How to speed up sparse array addition

Question

For data simulation purposes I'm looking for an efficient way to do a weighted sum of sparse matrices. Basically I have a data cube of Nx x Ny x Nz double values, where Nx and Ny is in the order of 4000 and Nz is several Millions. All Nx x Ny sub-matrices are very sparse (a block of data in the order of 40 entires). I now want to reduce the data cube in Z direction by adding up all matrices and weight them. The process is illustrated in the figure. For my simulations all matrices stay fix and only the weights will change and generate different Nx x Ny datasets.

This is what I tried: A naive implementation of a sparse matrix in C++, and a simple sum.

#ifndef SPARSEARRAY3D_H
#define SPARSEARRAY3D_H

#include <vector>

struct data{
    unsigned short int x;
    unsigned short int y;
    int z;
    double value;
};

class sparsearray3d
{
public:
    sparsearray3d();
    void createRandomData(int Nx, int Ny, int Nz, int bwidthX, int bwidthY);
    void sumData();
    int Nx,Ny,Nz;

    std::vector<data> dd;
    std::vector<std::vector<double> > image;
    std::vector<double> weights;
};

#endif // SPARSEARRAY3D_H

sparsearray3d.cpp

#include "sparsearray3d.h"
#include <stdlib.h>     /* srand, rand */
#include <stdio.h>      /* printf, scanf, puts, NULL */


sparsearray3d::sparsearray3d()
{
    this->Nx = 0;
    this->Ny = 0;
    this->Nz = 0;
}

void sparsearray3d::createRandomData(int Nx, int Ny, int Nz, int bwidthX = 5, int bwidthY = 5)
{
    // create random data
    this->weights.resize(Nz);

    this->image.resize( Nx , std::vector<double>( Ny , 0. ) );

    this->Nx = Nx;
    this->Ny = Ny;
    this->Nz = Nz;

    for(int i=0; i<Nz; ++i)
    {
        int x0 = rand() % (Nx-bwidthX);
        int y0 = rand() % (Ny-bwidthY);

        this->weights.push_back((double) rand() / (RAND_MAX));

        for(int j=0; j<bwidthX; ++j)
        {
            for(int k=0; k<bwidthY; ++k)
            {
                this->dd.push_back({x0+j,y0+k,i,((double) rand() / (RAND_MAX))});
            }
        }
    }
    printf("Vector size: %4.2f GB \n", this->dd.size()*sizeof(data) * 1E-9);

}

void sparsearray3d::sumData()
{
    std::vector<data>::iterator it;
    #pragma omp parallel for
    for(it = this->dd.begin(); it < this->dd.end(); ++it)
    {
        this->image[it->y][it->x] += it->value * this->weights[it->z];
    }
}

main.cpp

#include <iostream>
#include "sparsearray3d.h"
#include <sys/time.h>

using namespace std;

int main()
{

struct timeval start, end;

sparsearray3d sa;
gettimeofday(&start, NULL);
sa.createRandomData(4096, 4096, 2000000, 4, 16);
gettimeofday(&end, NULL);
double delta = ((end.tv_sec  - start.tv_sec) * 1000000u +
         end.tv_usec - start.tv_usec) / 1.e6;

cout << "random array generation: " << delta << endl;
gettimeofday(&start, NULL);
sa.sumData();
gettimeofday(&end, NULL);
delta = ((end.tv_sec  - start.tv_sec) * 1000000u +
         end.tv_usec - start.tv_usec) / 1.e6;
cout << "array addition: " << delta << endl;
return 0;
}

This does already a good job, the example above runs here at ~0.6s.

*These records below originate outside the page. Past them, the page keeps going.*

This design comes from an exercise in tuning for small area, a short achievable clock period and few clock cycles per item on the open sky130 flow, not from production work. Function was checked by simulation only, so behaviour that the tests miss may differ from the original. Power figures rest on the tool's default switching activity, not on a simulated workload.

==> build 92 <==
Design emg_window_rms_alert_top, start of the top module:
module emg_window_rms_alert_top #(
   parameter int WINDOW_LEN = 128
) (
   input  logic                                 clock,
   input  logic                                 reset,
   input  logic                                 req_tvalid,
   output logic                                 req_tready,
   input  logic [emgrms_pkg::REQ_DAT_W-1:0]     req_tdata,
   output logic                                 rsp_tvalid,
   input  logic                                 rsp_tready,
   output logic [emgrms_pkg::RSP_DAT_W-1:0]     rsp_tdata,
   input  logic                                 csr_valid,
   output logic                                 csr_ready,
   input  logic [emgrms_pkg::CSR_IDX_W-1:0]     csr_index,
   input  logic [emgrms_pkg::CSR_DAT_W-1:0]     csr_data
);
   localparam int SW     = emgrms_pkg::SAMPLE_W;           
   localparam int RW     = emgrms_pkg::RUN_W;              
   localparam int SLOT_W = $clog2(WINDOW_LEN);             
   localparam int FILL_W = $clog2(WINDOW_LEN + 1);         
   localparam int SUM_W  = 2 * SW + SLOT_W;                
   localparam int RAD_W  = SUM_W - SLOT_W;                 
   localparam int REM_W  = SW + 2;                         
   localparam int ROWS   = 2;                       
   localparam int NSTG   = 7;                              
   localparam int QD     = NSTG + 4;                       
   localparam int QA_W   = $clog2(QD);
   localparam int CR_W   = $clog2(QD + 1);
   function automatic int stage_end(input int s);
      case (s)
         0: stage_end = 4;
         1: stage_end = 6;
         2: stage_end = 8;
         3: stage_end = 9;
         4: stage_end = 10;
         5: stage_end = 11;
         default: stage_end = 12;
      endcase
   endfunction
   logic [SW-1:0]                 bias_ff;
   logic [SW-1:0]                 thr_ff;
   logic [emgrms_pkg::RUNS_W-1:0] runs_ff;
   always_ff @(posedge clock) begin
      if (reset) begin
         bias_ff <= emgrms_pkg::BIAS_RESET;
         thr_ff  <= emgrms_pkg::THRESHOLD_RESET;
         runs_ff <= emgrms_pkg::RUNS_RESET;
      end else if (csr_valid) begin
  ...
Settings: LEC_CHECK=0, CAP_MARGIN=20, CORE_MARGIN=2, CORE_UTILIZATION=40, SLEW_MARGIN=20, SETUP_SLACK_MARGIN=7.0, CTS_ARGS=-sink_clustering_enable -repair_clock_nets -sink_clustering_size 30 -sink_clustering_max_diameter 60 -buf_list sky130_fd_sc_hd__clkbuf_16 -dont_use_dummy_load; clock period 10.0 ns.
standard.sh (not shown) runs the stock make flow with config.mk's settings and CLKGATE_MAP_FILE= SYNTH_SCRIPT=/design/flow/synth_recipe.tcl, a recipe that flattens the netlist after the stock synthesis.
==> flow/flow/run.sh <==
#!/bin/bash
# The standard layout (standard.sh: standard synthesis, floorplan, place,
# CTS, route, finish) with two settings changed in config.mk:
#  - timing repair aims well below the clock period: repair_timing works on
#    every path with less than SETUP_SLACK_MARGIN ns of slack, so a margin of
#    7.0 ns at the 10 ns clock aims at a 3.0 ns path;
#  - clock tree: clkbuf_16 only, sink clusters of up to 30 flip-flops within
#    60 um, and no dummy balancing loads.
# The constraints (constraint.sdc) are not touched. The whole make output is
# kept in standard.log; ORFS keeps each step's log under orfs/logs/.
set -euo pipefail
cat >> config.mk <<'CFG'
export SETUP_SLACK_MARGIN = 7.0
export CTS_ARGS = -sink_clustering_enable -repair_clock_nets -sink_clustering_size 30 -sink_clustering_max_diameter 60 -buf_list sky130_fd_sc_hd__clkbuf_16 -dont_use_dummy_load
CFG
bash standard.sh > standard.log 2>&1
==> inputs of build 88, as changes to build 92 <==
--- a/flow/design.v
+++ b/flow/design.v
@@ -38,22 +38,20 @@
    localparam int FILL_W = $clog2(WINDOW_LEN + 1);         
    localparam int SUM_W  = 2 * SW + SLOT_W;                
    localparam int RAD_W  = SUM_W - SLOT_W;                 
    localparam int REM_W  = SW + 2;                         
    localparam int ROWS   = 2;                       
-   localparam int NSTG   = 7;                              
+   localparam int NSTG   = 5;                              
    localparam int QD     = NSTG + 4;                       
    localparam int QA_W   = $clog2(QD);
    localparam int CR_W   = $clog2(QD + 1);
    function automatic int stage_end(input int s);
       case (s)
          0: stage_end = 4;
          1: stage_end = 6;
          2: stage_end = 8;
-         3: stage_end = 9;
-         4: stage_end = 10;
-         5: stage_end = 11;
+         3: stage_end = 10;
          default: stage_end = 12;
       endcase
    endfunction
    logic [SW-1:0]                 bias_ff;
    logic [SW-1:0]                 thr_ff;
@@ -725,14 +723,17 @@
          assign v_i   = g_root[s-1].v_r;
       end
       always_comb begin
          logic [REM_W-1:0] rem_sh;
          logic [REM_W:0]   diff;
+         logic [SW-1:0]    q_last;
          rad_c = rad_i;
          rem_c = rem_i;
          q_c   = q_i;
+         q_last = q_i;
          for (int t = T0; t < T1; t++) begin
+            q_last = q_c;
             rem_sh = {rem_c[REM_W-3:0], rad_c[RAD_W-1:RAD_W-2]};
             rad_c  = rad_c << 2;
             diff   = {1'b0, rem_sh} - {1'b0, q_c, 2'b01};
             if (!diff[REM_W]) begin
                rem_c = diff[REM_W-1:0];
@@ -742,12 +743,12 @@
                q_c   = {q_c[SW-2:0], 1'b0};
             end
             rem_c = rem_c & REM_W'((1 << (t + 2)) - 1);
             q_c   = q_c & SW'((1 << (t + 1)) - 1);
          end
-         over_c = (q_i[SW-2:0] > thr_ff[SW-1:1])
-               || ((q_i[SW-2:0] == thr_ff[SW-1:1]) && (q_c[0] || !thr_ff[0]));
+         over_c = (q_last[SW-2:0] > thr_ff[SW-1:1])
+               || ((q_last[SW-2:0] == thr_ff[SW-1:1]) && (q_c[0] || !thr_ff[0]));
       end
       if (s < NSTG - 1) begin : g_reg
          always_ff @(posedge clock) begin
             if (reset) v_r <= 1'b0;
             else       v_r <= v_i;
@@ -755,11 +756,11 @@
             rem_r <= rem_c;
             q_r   <= q_c;
          end
       end
    end
-   logic [SW:0]   qmem [QD];       
+   logic [QD-1:0][SW:0] qmem;      
    logic [QA_W:0] wp, rp;          
    logic [QA_W:0] rp_inc;
    logic          q_empty;
    logic          lv;
    logic [SW-1:0] lq;
@@ -775,11 +776,13 @@
    assign rp_inc = ptr_inc(rp);
    logic ld_ok, bypass;
    assign ld_ok  = !ov || rsp_tready;
    assign bypass = q_empty && ld_ok;
    always_ff @(posedge clock) begin
-      if (lv && !bypass) qmem[wp[QA_W-1:0]] <= {lo, lq};
+      for (int i = 0; i < QD; i++) begin
+         if (lv && !bypass && wp[QA_W-1:0] == QA_W'(i)) qmem[i] <= {lo, lq};
+      end
    end
    logic          ov;
    logic [SW-1:0] od_lvl;
    logic [RW-1:0] od_run;
    logic          od_alert;
@@ -799,23 +802,24 @@
    always_ff @(posedge clock) begin
       if (reset) begin
          wp       <= '0;
          rp       <= '0;
          ov       <= 1'b0;
+         od_lvl   <= '0;
          od_run   <= '0;
          od_alert <= 1'b0;
       end else begin
          if (lv && !bypass) wp <= ptr_inc(wp);
          if (pop) rp <= rp_inc;
          if (load) begin
             ov       <= 1'b1;
+            od_lvl   <= lvl_in;
             od_run   <= run_nx;
             od_alert <= alert_nx;
          end else if (rsp_tready) begin
             ov <= 1'b0;
          end
       end
-      if (load) od_lvl <= lvl_in;
    end
    assign rsp_tvalid = ov;
    assign rsp_tdata  = {3'b000, od_alert, od_run, od_lvl};
 endmodule
==> flow/flow/run.sh (replaced) <==
#!/bin/bash
# The standard layout (standard.sh: standard synthesis, floorplan, place,
# CTS, route, finish) with some settings changed in config.mk:
#  - clock tree: clkbuf_16 only, sink clusters of up to 30 flip-flops within
#    60 um, and no dummy balancing loads.
# The constraints (constraint.sdc) are not touched. The whole make output is
# kept in standard.log; ORFS keeps each step's log under orfs/logs/.
set -euo pipefail
cat >> config.mk <<'CFG'
export SETUP_SLACK_MARGIN = 7.0
export CTS_ARGS = -sink_clustering_enable -repair_clock_nets -sink_clustering_size 30 -sink_clustering_max_diameter 60 -buf_list sky130_fd_sc_hd__clkbuf_16 -dont_use_dummy_load
CFG
bash standard.sh > standard.log 2>&1
ABC_AREA = 1   (was unset)
==> run notes <==
Synthesized cell count: build 88 is higher than build 92 (about 12%). Synthesized area: build 92 is higher than build 88 (2.4%). Against build 88, the setup slack of build 92 is worse by 81 ps. Of build 92 and build 88, build 92 has the higher cell area (gap about 3%, measured against build 88). Against build 88, the clock power of build 92 is higher by about 6%. Build 88 finished with timing, DRC and antenna clean. Build 92 went through all stages and came out clean. In build 88 the fmax is higher than in build 92, by about 2.4%. Against build 88, the sequential power of build 92 is higher by 4.1%. In build 88 the critical path depth is lower than in build 92, by 4.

The first thing I'm wondering about is, why the #pragma omp parallel for gives a speed up of only about a factor of 2 although 4 CPU's are used.

The problem seems to be pretty well suited for massive parallelization . Could Cuda / OpenCL help here? However, I read somewhere that matrix addition is not very efficient with Cuda/ OpenCL. (I don't have a NVIDIA card available though). Alternatively, I read a little about graphs and their relation to matrices. Could that problem be treated with some graph algorithms?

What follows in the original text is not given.